Start of Block
$ cat config.mk
export PLATFORM = sky130hd
export DESIGN_NAME = udp_port_model_id_classifier
export DESIGN_NICKNAME = d
export VERILOG_FILES = /design/src/rtl/upmc_pkg.sv /design/src/rtl/udp_port_model_id_classifier.sv /design/src/rtl/upmc_front.sv /design/src/rtl/upmc_queue.sv /design/src/rtl/upmc_back.sv
export SDC_FILE = /design/constraint.sdc
export NUM_CORES = 1
export LEC_CHECK = 0
export ABC_AREA = 1
export ABC_CLOCK_PERIOD_IN_PS = 6650
export CAP_MARGIN = 10
export CORE_ASPECT_RATIO = 1.5
export CORE_MARGIN = 3
export CORE_UTILIZATION = 29
export CTS_BUF_LIST = sky130_fd_sc_hd__clkbuf_8
export CTS_CLUSTER_SIZE = 20
export DETAILED_ROUTE_END_ITERATION = 6
export DONT_BUFFER_PORTS = 1
export GPL_TIMING_DRIVEN = 0
export RECOVER_POWER = 50
export SYNTH_ARGS = -nofsm -noshare
export SYNTH_HDL_FRONTEND = slang
export SYNTH_HIERARCHICAL = 1
export SYNTH_SLANG_ARGS = --single-unit
$ cat constraint.sdc
create_clock -name clock -period 6.65 [get_ports clock]
set_input_delay 0.3325 -clock clock [delete_from_list [all_inputs] [get_ports clock]]
set_output_delay 0.3325 -clock clock [all_outputs]
set_load 0.01 [all_outputs]
## config.mk

```make
export PLATFORM = sky130hd
export DESIGN_NAME = mfud_unwrap
export DESIGN_NICKNAME = d
export VERILOG_FILES = /design/src/mfud_pkg.sv /design/src/mfud_unwrap.sv
export SDC_FILE = /design/constraint.sdc
export NUM_CORES = 1
export LEC_CHECK = 0
export BUFFER_PORTS_ARGS = -buffer_cell sky130_fd_sc_hd__buf_4
export CELL_PAD_IN_SITES_DETAIL_PLACEMENT = 1
export CELL_PAD_IN_SITES_GLOBAL_PLACEMENT = 1
export CORE_MARGIN = 8
export CORE_UTILIZATION = 46
export DETAILED_ROUTE_END_ITERATION = 8
export PLACE_DENSITY_LB_ADDON = 0.05
export SYNTH_ARGS = -nofsm -noshare
export SYNTH_HDL_FRONTEND = slang
export SYNTH_SLANG_ARGS = --single-unit
```

## constraint.sdc

```tcl
create_clock -name clk -period 19.95 [get_ports clk]
set_input_delay 2.9925 -clock clk [delete_from_list [all_inputs] [get_ports clk]]
set_output_delay 2.9925 -clock clk [all_outputs]
set_load 0.02 [all_outputs]
```
**src/mfud_pkg.sv**
```systemverilog
// ----------------------------------------------------------------------------
// mfud_pkg
// Shared widths, register codes, reset values and types of the motor
// feedback unwrap decoder.
// ----------------------------------------------------------------------------
package mfud_pkg;

    localparam int NumChannels = 2;

    localparam int ChanW     = 1;
    localparam int IdW       = 11;
    localparam int AngleW    = 16;
    localparam int RawW      = 16;
    localparam int TempW     = 8;
    localparam int TurnW     = 24;
    localparam int TotalW    = 37;
    localparam int PosW      = 48;
    localparam int FixW      = 32;
    localparam int GainW     = 32;
    localparam int FrameCntW = 16;
    localparam int CfgIdxW   = 3;
    localparam int CfgDataW  = 32;

    localparam int RevShift  = 13;            // 8192 counts per revolution
    localparam int QShift    = 8;             // Q8.24 * raw -> Q16.16
    localparam int GainHalfW = GainW / 2;
    localparam int PosPartW  = TotalW + GainHalfW + 1;
    localparam int PosFullW  = PosPartW + GainHalfW;
    localparam int RawProdW  = RawW + GainW + 1;

    localparam logic signed [AngleW:0] JumpLimit = (AngleW + 1)'(4096);

    localparam logic [CfgIdxW-1:0] RegMotorId      = CfgIdxW'(0);
    localparam logic [CfgIdxW-1:0] RegMotorChannel = CfgIdxW'(1);
    localparam logic [CfgIdxW-1:0] RegWarmupFrames = CfgIdxW'(2);
    localparam logic [CfgIdxW-1:0] RegPositionGain = CfgIdxW'(3);
    localparam logic [CfgIdxW-1:0] RegVelocityGain = CfgIdxW'(4);
    localparam logic [CfgIdxW-1:0] RegTorqueGain   = CfgIdxW'(5);

    localparam logic [IdW-1:0]       MotorIdRst      = IdW'(513);
    localparam logic [ChanW-1:0]     MotorChannelRst = ChanW'(0);
    localparam logic [FrameCntW-1:0] WarmupFramesRst = FrameCntW'(50);
    localparam logic [GainW-1:0]     PositionGainRst = GainW'(12868);
    localparam logic [GainW-1:0]     VelocityGainRst = GainW'(1756918);
    localparam logic [GainW-1:0]     TorqueGainRst   = GainW'(0);

    typedef struct packed {
        logic [IdW-1:0]       motor_id;
        logic [ChanW-1:0]     motor_channel;
        logic [FrameCntW-1:0] warmup_frames;
        logic [GainW-1:0]     position_gain;
        logic [GainW-1:0]     velocity_gain;
        logic [GainW-1:0]     torque_gain;
    } cfg_t;

    typedef struct packed {
        logic [ChanW-1:0]         bus_channel;
        logic [IdW-1:0]           frame_id;
        logic [AngleW-1:0]        angle_raw;
        logic signed [RawW-1:0]   speed_raw;
        logic signed [RawW-1:0]   current_raw;
        logic [TempW-1:0]         temperature_raw;
    } frame_t;

    typedef struct packed {
        logic signed [TotalW-1:0] total_count;
        logic signed [TurnW-1:0]  turn_count;
        logic signed [RawW-1:0]   speed_raw;
        logic signed [RawW-1:0]   current_raw;
        logic [TempW-1:0]         temperature;
        logic                     in_warmup;
    } unw_t;

    typedef struct packed {
        logic signed [TotalW-1:0] total_count;
        logic signed [TurnW-1:0]  turn_count;
        logic signed [PosW-1:0]   position_q16;
        logic signed [FixW-1:0]   velocity_q16;
        logic signed [FixW-1:0]   torque_q16;
        logic [TempW-1:0]         temperature;
        logic                     in_warmup;
    } result_t;

endpackage

```
**src/mfud_cfg.sv**
```systemverilog
// ----------------------------------------------------------------------------
// mfud_cfg
// Configuration register file, one write transaction per cycle.
// ----------------------------------------------------------------------------
module mfud_cfg
    import mfud_pkg::*;
(
    input  logic                clk,
    input  logic                rst_n,
    input  logic                wr_valid,
    output logic                wr_ready,
    input  logic [CfgIdxW-1:0]  wr_index,
    input  logic [CfgDataW-1:0] wr_data,
    output cfg_t                cfg
);

    cfg_t cfg_reg;
    cfg_t cfg_next;

    assign wr_ready = 1'b1;
    assign cfg      = cfg_reg;

    always_comb
    begin
        cfg_next = cfg_reg;
        if (wr_valid)
        begin
            case (wr_index)
                RegMotorId:      cfg_next.motor_id      = wr_data[IdW-1:0];
                RegMotorChannel: cfg_next.motor_channel = wr_data[ChanW-1:0];
                RegWarmupFrames: cfg_next.warmup_frames = wr_data[FrameCntW-1:0];
                RegPositionGain: cfg_next.position_gain = wr_data[GainW-1:0];
                RegVelocityGain: cfg_next.velocity_gain = wr_data[GainW-1:0];
                RegTorqueGain:   cfg_next.torque_gain   = wr_data[GainW-1:0];
                default:         cfg_next = cfg_reg;
            endcase
        end
    end

    always_ff @(posedge clk or negedge rst_n)
    begin
        if (!rst_n)
        begin
            cfg_reg.motor_id      <= MotorIdRst;
            cfg_reg.motor_channel <= MotorChannelRst;
            cfg_reg.warmup_frames <= WarmupFramesRst;
            cfg_reg.position_gain <= PositionGainRst;
            cfg_reg.velocity_gain <= VelocityGainRst;
            cfg_reg.torque_gain   <= TorqueGainRst;
        end
        else
        begin
            cfg_reg <= cfg_next;
        end
    end

endmodule

```
`config.mk`:
```
export PLATFORM = sky130hd
export DESIGN_NAME = ordered_list_store
export DESIGN_NICKNAME = d
export VERILOG_FILES = /design/src/hdl/ols_pkg.sv /design/src/hdl/ordered_list_store.sv /design/src/hdl/ols_ram.sv /design/src/hdl/ols_ctrl.sv
export SDC_FILE = /design/constraint.sdc
export NUM_CORES = 2
export LEC_CHECK = 0
export CORE_MARGIN = 1.5
export CORE_UTILIZATION = 35
export DETAILED_ROUTE_END_ITERATION = 8
export DONT_BUFFER_PORTS = 1
export PLACE_DENSITY_LB_ADDON = 0.1
export SYNTH_ARGS = -nofsm -noshare
export SYNTH_HDL_FRONTEND = slang
export SYNTH_HIERARCHICAL = 1
export SYNTH_SLANG_ARGS = --single-unit
export TNS_END_PERCENT = 100
```
`constraint.sdc`:
```
create_clock -name clock -period 5.96 [get_ports clock]
set_clock_uncertainty 0.1 [all_clocks]
set_input_delay 0.596 -clock clock [delete_from_list [all_inputs] [get_ports clock]]
set_output_delay 0.596 -clock clock [all_outputs]
set_load 0.005 [all_outputs]
```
End of Block
Aim of the exercise:
A single number is expected: how many lines in the material above contain the word "PositionGainRst".

Output for this exercise:
2